In soft markets, rehabbing park owned homes to backfill bleeding occupancy is a wet noodle pushing contest. A lot of effort, few results.
It’s so much easier to infill in markets with tailwinds.
Market Selection
Now, relative to apartments, mobile home parks have a much wider strike zone vs. what an apartment investor might call a great market. This concept deserves it’s own post.
However, some markets are just obvious. Big population growth, above average incomes, companies building new manufacturing plants, airport expansions, etc. Ever year it seems more and more of these markets are in NC, SC, GA, FL. The center of gravity for outsized mobile home park profits is slowly shifting Southeast.
Here is a quick case study on one of our Southeast mobile home park turnarounds.
Hot Market Case Study
Quick Park Overview
~100 pads
Public utilities
12 dilapidated & vacant homes and 15 vacant lots
Pocket listing, not widely marketed
Poor infrastructure and zero maintenance of common grounds
After acquiring the property we tore the out dozen homes, sealed all open pipes, buried exposed cable and electrical lines, improved park drainage (french drain installs), tore down dead trees and resurfaced the roads.
These steps immediately improved the park appearance and reduced our liability (removed hazards).
We posted several adds on both Craigslist & Facebook Marketplace and offered free lot rent incentives to existing tenants that referred any new tenants.
We then ordered our first batch of 4 new, $50K, Clayton home single wides (using 21st Mortgage’s CASH program). Thankfully, we didn’t order all 25+ homes at once though.
Within three months of ownership, we had a few used mobile homes move into the park - straight inbound leads! This was highly unusual for us. Fast forward six months and another 3 homes had moved in. Infill was taking care of itself. About half of the leads were coming from Facebook, the other half seemed to be word of mouth.
While we prefer the look of new mobile homes to upgrade a park’s overall appearance, having 20-30 year old homes in solid condition without having to front a dime of capital (or deal with the painful new home sales process), was too good to pass up. We quickly cancelled our second batch order for new homes.
Basically we were adding $100K+ in equity to the park every month or so without having to lift a finger; every park owners dream.

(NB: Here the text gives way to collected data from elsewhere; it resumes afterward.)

What follows belongs to an exercise in optimizing a design on an open flow for small area and a short achievable clock period; a production flow would make more cautious choices. For this run, only the layout was checked, not whether the RTL still works.

### flow/run.sh
#!/bin/bash
# The standard layout (the standard.sh), with buf_4 cells as the port
# buffers instead of the delay cells buffer_ports picks by default.
set -euo pipefail
export BUFFER_PORTS_ARGS="-buffer_cell sky130_fd_sc_hd__buf_4"
bash standard.sh > standard.log 2>&1
### standard.sh
#!/bin/bash
# synth_recipe.tcl (not shown) runs the flow's synth.tcl, then flattens the netlist and writes it again
# the make line also repeats each setting of config.mk as NAME=value (left out here)
make -C /OpenROAD-flow-scripts/flow DESIGN_CONFIG=/design/flow/config.mk WORK_HOME=/design/flow/orfs CLKGATE_MAP_FILE= SYNTH_SCRIPT=/design/flow/synth_recipe.tcl "${@:-finish}"
### config.mk
export PLATFORM = sky130hd
export DESIGN_NAME = invaders_top
export DESIGN_NICKNAME = invaders_top
export VERILOG_FILES = /design/flow/design.v
export SDC_FILE = /design/flow/constraint.sdc
export NUM_CORES = 4
export LEC_CHECK = 0
export ABC_AREA = 1
export CAP_MARGIN = 20
export CORE_MARGIN = 2
export CORE_UTILIZATION = 40
export CTS_BUF_LIST = sky130_fd_sc_hd__clkbuf_4 sky130_fd_sc_hd__clkbuf_8
export SETUP_SLACK_MARGIN = 3.4
export SLEW_MARGIN = 20
### design.v
`default_nettype none
package invaders_pkg;
    typedef logic [9:0] coord_t;
    typedef struct packed {
        coord_t x;
        coord_t y;
    } pos_t;
    typedef struct packed {
        logic       game_over;
        logic       game_win;
        logic [1:0] lives;
    } status_t;
    localparam int SCREEN_WIDTH  = 640;
    localparam int SCREEN_HEIGHT = 480;
    localparam int   ALIEN_W         = 16;
    localparam int   ALIEN_H         = 16;
    localparam int   ALIEN_H_SPACING = 60;
    localparam int   ALIEN_V_SPACING = 45;
    localparam pos_t ALIEN_START     = {10'd50, 10'd50};
    localparam int   ALIEN_STEP      = 2;
    localparam int   ALIEN_DROP      = 20;
    localparam int     SHIP_W       = 16;
    localparam int     SHIP_H       = 30;
    localparam coord_t SHIP_Y       = 10'd440;
    localparam coord_t SHIP_START_X = 10'd320;
    localparam int     ROCKET_W     = 7;
    localparam int     ROCKET_H     = 3;
    localparam int     ROCKET_SPEED = 2;
    localparam int     LASER_W      = 7;
    localparam int     LASER_H      = 3;
    localparam int     LASER_SPEED  = 1;
    localparam logic [5:0]  EXPLOSION_TICKS = 6'd35;
    localparam logic [1:0]  START_LIVES     = 2'd3;
    localparam logic [7:0]  POINTS_PER_KILL = 8'd10;
    localparam logic [7:0]  START_PERIOD    = 8'd8;
    localparam logic [15:0] LFSR_SEED       = 16'hACE1;
    localparam logic [2:0] REG_CONTROL    = 3'd0;
    localparam logic [2:0] REG_STATUS     = 3'd1;
    localparam logic [2:0] REG_SCORE      = 3'd2;
    localparam logic [2:0] REG_HIGH_SCORE = 3'd3;
    localparam logic [2:0] REG_SHIP_X     = 3'd4;
    localparam logic [2:0] REG_ALIVE      = 3'd5;
endpackage
`default_nettype wire
`timescale 1ns/1ps
`default_nettype none
module invaders_top #(
    parameter int ALIEN_COLS = 6,
    parameter int ALIEN_ROWS = 3
) (
    input  wire logic        clk,
    input  wire logic        reset,
    input  wire logic        frame_tick,
    input  wire logic        fire,
    input  wire logic        left,
    input  wire logic        right,
    input  wire logic        wb_cyc,
    input  wire logic        wb_stb,
    input  wire logic        wb_we,
    input  wire logic [2:0]  wb_adr,
    input  wire logic [31:0] wb_dat_w,
    output logic [31:0]      wb_dat_r,
    output logic             wb_ack
);
    localparam logic [5:0] EXP_START = 6'd1;     
    localparam logic [5:0] EXP_DONE  = 6'd11;    
    function automatic logic ge_c(input logic [9:0] a, input logic [9:0] k);
        ge_c = 1'b1;
        for (int i = 0; i < 10; i++)
            ge_c = k[i] ? (a[i] && ge_c) : (a[i] || ge_c);
    endfunction
    function automatic logic le_c(input logic [9:0] a, input logic [9:0] k);
        le_c = 1'b1;
        for (int i = 0; i < 10; i++)
            le_c = k[i] ? (!a[i] || le_c) : (!a[i] && le_c);
    endfunction
    function automatic logic win(input logic [9:0] a, input logic [9:0] lo, input logic [9:0] hi);
        win = (lo <= hi) ? (ge_c(a, lo) && le_c(a, hi)) : (ge_c(a, lo) || le_c(a, hi));
    endfunction
    function automatic logic [10:0] carries(input logic [9:0] a, input logic [9:0] b, input logic cin);
        logic [9:0] g, p, gg, pp, gn, pn;
        g  = a & b;
        p  = a ^ b;
        gg = g;
        pp = p;
        gg[0] = g[0] | (p[0] & cin);
        for (int d = 1; d < 10; d = d * 2) begin
            gn = gg;
            pn = pp;
            for (int i = d; i < 10; i++) begin
                gn[i] = gg[i] | (pp[i] & gg[i-d]);
                pn[i] = pp[i] & pp[i-d];
            end
            gg = gn;
            pp = pn;
        end
        carries = {gg, cin};
    endfunction
    function automatic logic [9:0] add(input logic [9:0] a, input logic [9:0] b, input logic cin);
        logic [10:0] c;
        c   = carries(a, b, cin);
        add = a ^ b ^ c[9:0];
    endfunction
    function automatic logic [9:0] incdec(input logic [9:0] x, input logic dec);
        for (int i = 0; i < 10; i++)
            incdec[i] = x[i] ^ (dec ? ~|(x & ((10'd1 << i) - 10'd1)) : &(x | ~((10'd1 << i) - 10'd1)));
    endfunction
    function automatic logic [7:0] score_of(input logic [2:0] q, input logic [1:0] r);
        score_of = {q, 5'b0} - {4'b0, q, 1'b0} + {3'b0, r, 3'b0} + {5'b0, r, 1'b0};
    endfunction
    function automatic logic [63:0] move_table();
        for (int i = 0; i < 64; i++) move_table[i] = (i % 8) + (i / 8) >= 7;
    endfunction
    localparam logic [63:0] MOVE_T = move_table();
    logic        run, restart;
    logic [17:0] dat;
    logic        game_over, game_win;
    logic [1:0]  lives;
    logic [2:0]  kq, hq;         
    logic [1:0]  kr, hr;         
    logic        dir_right;
    logic [2:0]  count;
    logic [8:0]  fx;             
    logic [4:0]  fn;             
    logic [5:0]  at_edge;        
    logic [17:0] alive;
    logic [9:0]  ship_x;
    logic [5:0]  explode;
    logic        ra;             
    logic [9:0]  drx;            
    logic [5:0]  col_hit;        
    logic [5:0]  ra_;            
    logic [3:0]  rb;             
    logic        la;             
    logic [9:0]  lo;             
    logic        ovl_x;          
    logic [4:0]  la_;            
    logic [4:0]  lb;             
    logic [15:0] lfsr;
    logic [2:0]  scol;
    logic [1:0]  srow;
    logic req, step;
    assign req  = wb_cyc && wb_stb && !wb_ack;
    assign step = frame_tick && run && !game_over && !game_win;
    logic [7:0]  score, high_score;
    logic [17:0] read_data;
    assign score      = score_of(kq, kr);
    assign high_score = score_of(hq, hr);
    always_comb begin
        case (wb_adr)
            3'd0:    read_data = {17'b0, run};
            3'd1:    read_data = {14'b0, game_over, game_win, lives};
            3'd2:    read_data = {10'b0, score};
            3'd3:    read_data = {10'b0, high_score};
            3'd4:    read_data = {8'b0, ship_x};
            3'd5:    read_data = alive;
            default: read_data = '0;
        endcase
    end
    always_ff @(posedge clk) dat <= read_data;
    assign wb_dat_r = {14'b0, dat};
    always_ff @(posedge clk or posedge reset) begin
        if (reset) begin
            run     <= 1'b0;
            wb_ack  <= 1'b0;
            restart <= 1'b0;
        end else begin
            wb_ack  <= req;
            restart <= 1'b0;
            if (req && wb_we && wb_adr == 3'd0) begin
                run     <= wb_dat_w[0];
                restart <= wb_dat_w[1];
            end
        end
    end
    logic [5:0] col_live;
    logic [2:0] row_live;
    always_comb begin
        for (int c = 0; c < 6; c++)
            col_live[c] = alive[c] | alive[6+c] | alive[12+c];
        for (int r = 0; r < 3; r++)
            row_live[r] = |alive[r*6 +: 6];
    end
    logic hit_edge;
    assign hit_edge = |(col_live & at_edge);
    logic bottom_reached;
    assign bottom_reached = (row_live[2] && fn >= 5'd12)
                         || (row_live[1] && fn >= 5'd14)
                         || (row_live[0] && fn >= 5'd17);
    logic move;
    assign move = MOVE_T[{kq, count}];
    logic fmove, fdrop;
    assign fmove = move && !hit_edge;            
    assign fdrop = move && hit_edge;             
    logic [8:0] fx_inc, fx_dec, fx_n;
    logic       dir_n;
    logic [5:0] edge_move, edge_drop, at_edge_n;
    assign fx_inc = 9'(incdec(10'(fx), 1'b0));
    assign fx_dec = 9'(incdec(10'(fx), 1'b1));
    always_comb begin
        fx_n  = fmove ? (dir_right ? fx_inc : fx_dec) : fx;
        dir_n = dir_right ^ fdrop;
        for (int c = 0; c < 6; c++) begin
            edge_move[c] = dir_right ? (fx == 9'(312 - 30*c - 1)) : (fx == 9'(512 - 30*c + 1));
            edge_drop[c] = dir_right ? (fx == 9'(512 - 30*c))     : (fx == 9'(312 - 30*c));
        end
        at_edge_n = !move ? at_edge : (hit_edge ? edge_drop : edge_move);
    end
    logic [2:0]  row_hit;
    logic [17:0] hit_vec;
    logic        kill;
    always_comb begin
        row_hit[0] = (ra_ == 6'd2 && rb >= 4'd4) || (ra_ == 6'd3 && rb <= 4'd2);
        row_hit[1] = (ra_ == 6'd4 && rb >= 4'd6) || (ra_ == 6'd5 && rb <= 4'd4);
        row_hit[2] = (ra_ == 6'd6 && rb >= 4'd9) || (ra_ == 6'd7 && rb <= 4'd7);
        for (int r = 0; r < 3; r++)
            for (int c = 0; c < 6; c++)
                hit_vec[r*6+c] = alive[r*6+c] && col_hit[c] && row_hit[r];
    end
    assign kill = ra && (|hit_vec);              
    logic r_top;
    always_comb begin
        logic [5:0] a, b;
        a = ra_;
        b = {1'b0, fn};
        r_top = (rb == 4'd0);
        for (int i = 0; i < 6; i++)
            if ((a[i] ^ b[i]) != ((i == 0) ? 1'b0 : (a[i-1] | b[i-1]))) r_top = 1'b0;
    end
    logic       f_right, f_left;
    logic [9:0] rs, drx_n;
    logic [5:0] col_hit_n;
    assign f_right = step && fmove && dir_right;
    assign f_left  = step && fmove && !dir_right;
    always_comb begin
        rs = ra ? drx : add(ship_x, ~{fx, 1'b0}, 1'b1);
        drx_n[0] = rs[0];
        for (int i = 1; i < 10; i++)
            drx_n[i] = rs[i] ^ ((f_left  && &(rs[9:1] | ~((9'd1 << (i-1)) - 9'd1)))
                             || (f_right && ~|(rs[9:1] & ((9'd1 << (i-1)) - 9'd1))));
        for (int c = 0; c < 6; c++)
            col_hit_n[c] = f_right ? win(drx, 10'(60*c - 8),  10'(60*c + 13))
                         : f_left  ? win(drx, 10'(60*c - 12), 10'(60*c + 9))
                         :           win(drx, 10'(60*c - 10), 10'(60*c + 11));
    end
    logic [5:0] ra_s, ra_n;
    logic [3:0] rb_n;
    always_comb begin
        if (ra) begin
            rb_n = (rb == 4'd0) ? 4'd9 : rb - 4'd1;
            ra_s = (rb == 4'd0) ? ra_ - 6'd1 : ra_;
        end else begin
            rb_n = 4'd8;
            ra_s = 6'd21 - {1'b0, fn};
        end
        ra_n = fdrop ? ra_s - 6'd1 : ra_s;
    end
    logic       can_shoot;
    logic [2:0] col_alive;
    always_comb begin
        for (int r = 0; r < 3; r++) col_alive[r] = alive[r*6 + int'(scol)];
        case (srow)
            2'd0:    can_shoot = col_alive[0] && !col_alive[1] && !col_alive[2];
            2'd1:    can_shoot = col_alive[1] && !col_alive[2];
            default: can_shoot = col_alive[2];
        endcase
    end
    logic [9:0] shoot_lo;
    logic [4:0] shoot_a, shoot_b;
    logic [9:0] shoot_k;
    always_comb begin
        case (scol)
            3'd0:    shoot_k = 10'(-11);
            3'd1:    shoot_k = 10'd49;
            3'd2:    shoot_k = 10'd109;
            3'd3:    shoot_k = 10'd169;
            3'd4:    shoot_k = 10'd229;
            default: shoot_k = 10'd289;
        endcase
    end
    assign shoot_lo = add({fx, 1'b0}, shoot_k, 1'b0);
    assign shoot_a  = fn + 5'(3 + 2 * int'(srow));
    assign shoot_b  = 5'(6 + 5 * int'(srow));
    logic       ship_r, ship_l, s_right, s_left;
    logic [9:0] dl;
    logic       ovl_x_n, overlap_y, ship_hit;
    assign ship_r  = right && !ge_c(ship_x, 10'd623);
    assign ship_l  = !right && left && ge_c(ship_x, 10'd2);
    assign s_right = step && ship_r;
    assign s_left  = step && ship_l;
    assign dl      = add(ship_x, ~lo, 1'b1);
    assign ovl_x_n = s_right ? win(dl, 10'(-1), 10'd20)
                   : s_left  ? win(dl, 10'd1, 10'd22)
                   :           win(dl, 10'd0, 10'd21);
    assign overlap_y = (la_ == 5'd21 && lb >= 5'd18) || la_ == 5'd22 || (la_ == 5'd23 && lb <= 5'd9);
    assign ship_hit  = la && ovl_x && overlap_y;   
    logic laser_end;                             
    assign laser_end = la_ >= 5'd24 || (la_ == 5'd23 && lb >= 5'd17);
    always_ff @(posedge clk or posedge reset) begin
        if (reset) begin
            lfsr <= 16'hACE1;
        end else if (restart) begin
            lfsr <= 16'hACE1;
        end else begin
            lfsr <= {lfsr[14:0], lfsr[15] ^ lfsr[13] ^ lfsr[12] ^ lfsr[10]};
        end
    end
    always_ff @(posedge clk or posedge reset) begin
        if (reset) begin
            hq <= '0;
            hr <= '0;
        end else if ({kq, kr} > {hq, hr}) begin
            hq <= kq;
            hr <= kr;
        end
    end
    always_ff @(posedge clk or posedge reset) begin
        if (reset) begin
            game_over <= 1'b0;
            game_win  <= 1'b0;
            lives     <= 2'd3;
            kq        <= '0;
            kr        <= '0;
        end else if (restart) begin
            game_over <= 1'b0;
            game_win  <= 1'b0;
            lives     <= 2'd3;
            kq        <= '0;
            kr        <= '0;
        end else begin
            if (step && kill) begin
                if (kr == 2'd2) begin
                    kr <= 2'd0;
                    kq <= kq + 3'd1;
                end else begin
                    kr <= kr + 2'd1;
                end
            end
            if (step && ship_hit && lives != 2'd0) lives <= lives - 2'd1;
            if (lives == 2'd0 || bottom_reached) game_over <= 1'b1;
            if (alive == '0) game_win <= 1'b1;
        end
    end
    always_ff @(posedge clk or posedge reset) begin
        if (reset) begin
            fx        <= 9'd25;
            fn        <= '0;
            dir_right <= 1'b1;
            at_edge   <= '0;
            count     <= '0;
            alive     <= '1;
        end else if (restart) begin
            fx        <= 9'd25;
            fn        <= '0;
            dir_right <= 1'b1;
            at_edge   <= '0;
            count     <= '0;
            alive     <= '1;
        end else if (step) begin
            if (ra) alive <= alive & ~hit_vec;
            fx        <= fx_n;
            dir_right <= dir_n;
            at_edge   <= at_edge_n;
            if (fdrop) fn <= fn + 5'd1;
            count     <= move ? 3'd0 : count + 3'd1;
        end
    end
    always_ff @(posedge clk or posedge reset) begin
        if (reset) begin
            ship_x  <= 10'd320;
            explode <= EXP_DONE;
            ra      <= 1'b0;
        end else if (restart) begin
            ship_x  <= 10'd320;
            explode <= EXP_DONE;
            ra      <= 1'b0;
        end else if (step) begin
            if (ship_r || ship_l) ship_x <= incdec(ship_x, ship_l);
            if (ship_hit) explode <= EXP_START;
            else if (explode != EXP_DONE) explode <= {explode[4:0], explode[5] ^ explode[4]};
            if (kill) ra <= 1'b0;
            else if (ra) begin
                if (r_top) ra <= 1'b0;
            end else if (fire && explode == EXP_DONE) ra <= 1'b1;
        end
    end
    always_ff @(posedge clk) begin
        drx     <= drx_n;
        col_hit <= col_hit_n;
        ovl_x   <= ovl_x_n;
        if (step) begin
            ra_ <= ra_n;
            rb  <= rb_n;
        end
    end
    always_ff @(posedge clk or posedge reset) begin
        if (reset) begin
            la   <= 1'b0;
            scol <= '0;
            srow <= '0;
        end else if (restart) begin
            la   <= 1'b0;
            scol <= '0;
            srow <= '0;
        end else if (step) begin
            if (ship_hit) la <= 1'b0;
            else if (la) begin
                if (laser_end) la <= 1'b0;
            end else begin
                if (can_shoot && lfsr[0]) la <= 1'b1;
                if (scol == 3'd5) begin
                    scol <= '0;
                    srow <= (srow == 2'd2) ? 2'd0 : srow + 2'd1;
                end else begin
                    scol <= scol + 3'd1;
                end
            end
        end
    end
    always_ff @(posedge clk) begin
        if (step) begin
            if (la) begin
                if (lb == 5'd19) begin
                    lb  <= '0;
                    la_ <= la_ + 5'd1;
                end else begin
                    lb  <= lb + 5'd1;
                end
            end else begin
                lo  <= shoot_lo;
                la_ <= shoot_a;
                lb  <= shoot_b;
            end
        end
    end
endmodule
`default_nettype wire
### constraint.sdc
create_clock -name core_clock -period 6.0 [get_ports {clk}]
set_input_delay 1.2000 -clock core_clock [delete_from_list [all_inputs] [get_ports {clk}]]
set_output_delay 1.2000 -clock core_clock [all_outputs]
set_load 0.01 [all_outputs]
==> run summary <==
[kinds of logic after synthesis]
kind of cell               share of synthesized area [%]
adders and majority gates                           9.92
and+or+nand+nor                                     29.2
xor gates and xnor gates                            3.59
DFF                                                 34.6
other                                             0.0320
buffers and inverters                               10.6
muxes                                             0.0962
AOI/OAI and AO/OA                                   12.0
[synth_stat cells, types with 17 or more instances]
cell / instances
nand2_1: 400
inv_1: 248
nand3_1: 150
nor2_1: 138
o21ai_0: 106
ha_1: 88
dfrtp_1: 61
a21oi_1: 57
dfstp_2: 37
dfxtp_1: 34
xor2_1: 32
nor3_1: 30
edfxtp_1: 29
clkbuf_1: 22
nand4_1: 21
buf_4: 17
[final cells by class]
cell class              instances  area share [%]
clock inverters                15            1.12
repair buffers                 59            3.45
clock buffers                  17            1.80
inverters                     260            7.69
flip-flops and latches        161            31.3
well taps                     384            3.71
multi-input cells            1182            50.9
[worst register-to-register path, stage by stage, from the launching register on]
cell,delay [ns]
dfrtp_2,0.43
buf_4,0.18
a21oi_1,0.29
ha_1,0.25
inv_1,0.06
fa_1,0.39
o211ai_1,0.28
nand2_1,0.09
a21oi_1,0.15
nor2_1,0.07
xnor2_1,0.12
[stage by stage]
stage | setup WS [ns] | hold slack, ns
6_report | 3.48 | 0.443
2_1_floorplan | 3.26 | 0.410
5_1_grt | 3.30 | 0.451
3_5_place_dp | 2.86 | 0.427
3_3_place_gp | 2.86 | 0.411
4_1_cts | 3.27 | 0.451
[flip-flops by register name, summed over array words and instances (netlist names), 9 cells and up]
signal	flops
alive	18
dat	18
drx	9
fx	9
lfsr	16
lo	9
ship_x	10
[how the worst max path moves through the flow]
stage / from / end / slack [ns] / depth (start not counted)
final: scol[2] / lo[8] / 3.48 / 10
after global routing: scol[1] / lo[9] / 3.30 / 15
after CTS: scol[0] / lo[9] / 3.27 / 15
after detailed placement: scol[2] / lo[9] / 2.86 / 14
after global placement: scol[2] / lo[9] / 2.86 / 14
after floorplan: frame_tick / srow[0] / 3.26 / 10
[repair_timing]
item,4_1_cts,5_1_grt
setup endpoints to repair,14,20
hold buffers,0,0
gates cloned,0,0
pin swaps,0,3
resized for setup,11,25
setup buffers,1,21
hold endpoints to repair,0,0
[routing by layer]
layer | global-route usage, % | routed length (um) | vias up
met5 | 0 | 0 | -
met4 | 6.15 | 602 | 0
met3 | 3.35 | 1580 | 39
met2 | 32.1 | 13800 | 276
met1 | 28.1 | 14700 | 4922
li1 | - | - | 5408
[power groups by stage]
stage	Clock, mW	Sequential, mW	Combinational (mW)
after floorplan	0	1.34	0.568
after global placement	0	1.37	0.709
after detailed placement	0	1.37	0.722
after CTS	0.804	1.35	0.729
after global routing	0.853	1.37	0.857
final	0.785	1.35	0.749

Over time we also incrementally raised lot rent ~40% (over three years). We received zero move outs or complaints over these increases because the tenants could see and feel the improvements to the park vs. prior ownership.
RESULT: In three years we increased the value of the park by several million (5X+ equity multiple on our invested capital).
This is not par for the course in mobile home park investing (especially today), but it’s fun when it happens.
Lessons Learned
Facebook marketplace ads in above average markets work like a charm. We were the only park advertising on facebook in the area.
Existing tenant referral incentives can be powerful. Mobile home move ins are so valuable you can afford to be overly generous with referral rewards.
Visible park improvements made prior to lot rent increases help smooth over tenant relations during ownership transitions.
Collection issues and rules violations were few and far between. Tenants knew they had a great deal & weren’t willing to risk eviction. Parks in great markets don’t need superhero property managers.